**Required action**
Show each line of the data below that has the string "step" in it.
- - - - -
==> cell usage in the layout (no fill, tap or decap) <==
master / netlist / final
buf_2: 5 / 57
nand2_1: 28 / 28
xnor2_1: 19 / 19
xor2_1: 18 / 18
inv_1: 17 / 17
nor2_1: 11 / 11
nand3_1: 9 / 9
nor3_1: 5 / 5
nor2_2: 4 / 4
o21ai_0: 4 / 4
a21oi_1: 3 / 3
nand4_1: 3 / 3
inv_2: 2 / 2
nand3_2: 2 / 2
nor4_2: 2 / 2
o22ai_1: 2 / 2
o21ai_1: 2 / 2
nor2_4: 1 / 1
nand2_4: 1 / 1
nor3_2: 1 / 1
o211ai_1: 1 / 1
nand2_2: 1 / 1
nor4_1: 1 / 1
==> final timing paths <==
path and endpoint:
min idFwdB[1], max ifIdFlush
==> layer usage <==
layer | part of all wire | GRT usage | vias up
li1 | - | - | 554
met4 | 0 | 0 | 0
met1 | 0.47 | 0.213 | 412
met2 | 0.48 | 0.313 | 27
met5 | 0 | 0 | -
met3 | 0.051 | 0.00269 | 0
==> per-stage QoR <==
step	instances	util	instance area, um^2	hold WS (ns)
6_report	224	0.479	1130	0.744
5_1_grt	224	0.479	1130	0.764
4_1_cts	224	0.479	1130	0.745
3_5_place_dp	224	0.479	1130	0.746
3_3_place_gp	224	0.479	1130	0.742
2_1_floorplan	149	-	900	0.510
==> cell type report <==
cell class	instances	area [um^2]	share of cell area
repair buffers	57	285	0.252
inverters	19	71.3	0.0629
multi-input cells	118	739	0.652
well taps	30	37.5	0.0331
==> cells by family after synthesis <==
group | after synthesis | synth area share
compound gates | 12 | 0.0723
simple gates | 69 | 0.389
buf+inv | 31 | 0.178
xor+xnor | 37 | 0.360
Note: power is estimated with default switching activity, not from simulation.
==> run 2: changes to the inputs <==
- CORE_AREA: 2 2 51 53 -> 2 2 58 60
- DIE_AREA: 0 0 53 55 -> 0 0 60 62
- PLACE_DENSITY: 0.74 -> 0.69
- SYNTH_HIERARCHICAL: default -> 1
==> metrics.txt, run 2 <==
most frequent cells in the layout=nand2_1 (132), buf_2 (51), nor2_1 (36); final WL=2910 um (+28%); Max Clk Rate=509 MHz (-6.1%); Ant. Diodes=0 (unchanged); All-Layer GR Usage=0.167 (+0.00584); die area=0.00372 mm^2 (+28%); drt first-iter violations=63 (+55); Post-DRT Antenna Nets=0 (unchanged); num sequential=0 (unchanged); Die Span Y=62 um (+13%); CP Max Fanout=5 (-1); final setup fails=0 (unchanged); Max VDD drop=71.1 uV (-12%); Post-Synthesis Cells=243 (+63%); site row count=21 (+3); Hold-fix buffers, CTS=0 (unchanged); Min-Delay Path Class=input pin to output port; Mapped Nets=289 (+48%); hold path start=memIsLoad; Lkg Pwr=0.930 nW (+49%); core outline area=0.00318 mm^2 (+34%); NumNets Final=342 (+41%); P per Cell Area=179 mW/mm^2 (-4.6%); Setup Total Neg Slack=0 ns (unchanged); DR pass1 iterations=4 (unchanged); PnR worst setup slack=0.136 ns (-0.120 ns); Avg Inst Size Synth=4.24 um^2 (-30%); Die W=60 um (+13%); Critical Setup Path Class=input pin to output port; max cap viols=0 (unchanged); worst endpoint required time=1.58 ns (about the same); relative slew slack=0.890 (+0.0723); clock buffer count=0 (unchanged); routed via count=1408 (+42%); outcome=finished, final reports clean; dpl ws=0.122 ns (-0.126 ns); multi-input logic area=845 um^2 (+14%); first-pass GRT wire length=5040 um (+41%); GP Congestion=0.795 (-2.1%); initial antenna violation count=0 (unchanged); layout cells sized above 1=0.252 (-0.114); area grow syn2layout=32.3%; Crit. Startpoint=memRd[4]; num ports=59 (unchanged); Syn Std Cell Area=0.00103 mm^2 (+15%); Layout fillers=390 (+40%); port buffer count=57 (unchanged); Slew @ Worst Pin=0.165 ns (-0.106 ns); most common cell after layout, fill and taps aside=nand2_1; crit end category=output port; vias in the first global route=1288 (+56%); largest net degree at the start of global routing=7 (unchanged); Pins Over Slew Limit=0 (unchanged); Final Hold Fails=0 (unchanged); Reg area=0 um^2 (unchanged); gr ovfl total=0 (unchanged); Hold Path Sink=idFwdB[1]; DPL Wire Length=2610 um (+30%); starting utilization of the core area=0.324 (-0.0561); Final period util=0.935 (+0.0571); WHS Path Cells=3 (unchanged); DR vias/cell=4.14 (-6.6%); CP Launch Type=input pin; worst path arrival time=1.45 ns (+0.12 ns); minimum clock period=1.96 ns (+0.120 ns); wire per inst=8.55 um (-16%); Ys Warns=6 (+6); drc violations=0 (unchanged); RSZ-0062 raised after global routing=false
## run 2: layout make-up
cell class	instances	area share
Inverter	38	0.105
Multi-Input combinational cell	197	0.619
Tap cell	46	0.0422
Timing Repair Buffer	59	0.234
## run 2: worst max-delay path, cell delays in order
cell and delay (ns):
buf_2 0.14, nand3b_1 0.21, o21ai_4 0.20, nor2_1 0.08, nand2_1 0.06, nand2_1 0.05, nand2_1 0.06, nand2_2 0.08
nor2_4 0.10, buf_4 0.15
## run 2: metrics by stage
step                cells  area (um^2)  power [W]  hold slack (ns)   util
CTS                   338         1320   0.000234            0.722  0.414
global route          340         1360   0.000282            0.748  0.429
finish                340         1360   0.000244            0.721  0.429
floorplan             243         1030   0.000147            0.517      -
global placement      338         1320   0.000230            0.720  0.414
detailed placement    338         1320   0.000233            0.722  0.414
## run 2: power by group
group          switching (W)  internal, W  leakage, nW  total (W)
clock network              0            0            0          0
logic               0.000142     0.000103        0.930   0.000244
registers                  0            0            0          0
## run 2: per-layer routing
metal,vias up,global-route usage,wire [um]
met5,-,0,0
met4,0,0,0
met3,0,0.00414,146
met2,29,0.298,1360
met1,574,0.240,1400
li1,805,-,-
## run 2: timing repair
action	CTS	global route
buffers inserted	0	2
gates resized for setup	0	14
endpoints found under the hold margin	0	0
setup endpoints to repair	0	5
- - - - -
**Solved exercise**
step	instances	util	instance area, um^2	hold WS (ns)
step                cells  area (um^2)  power [W]  hold slack (ns)   util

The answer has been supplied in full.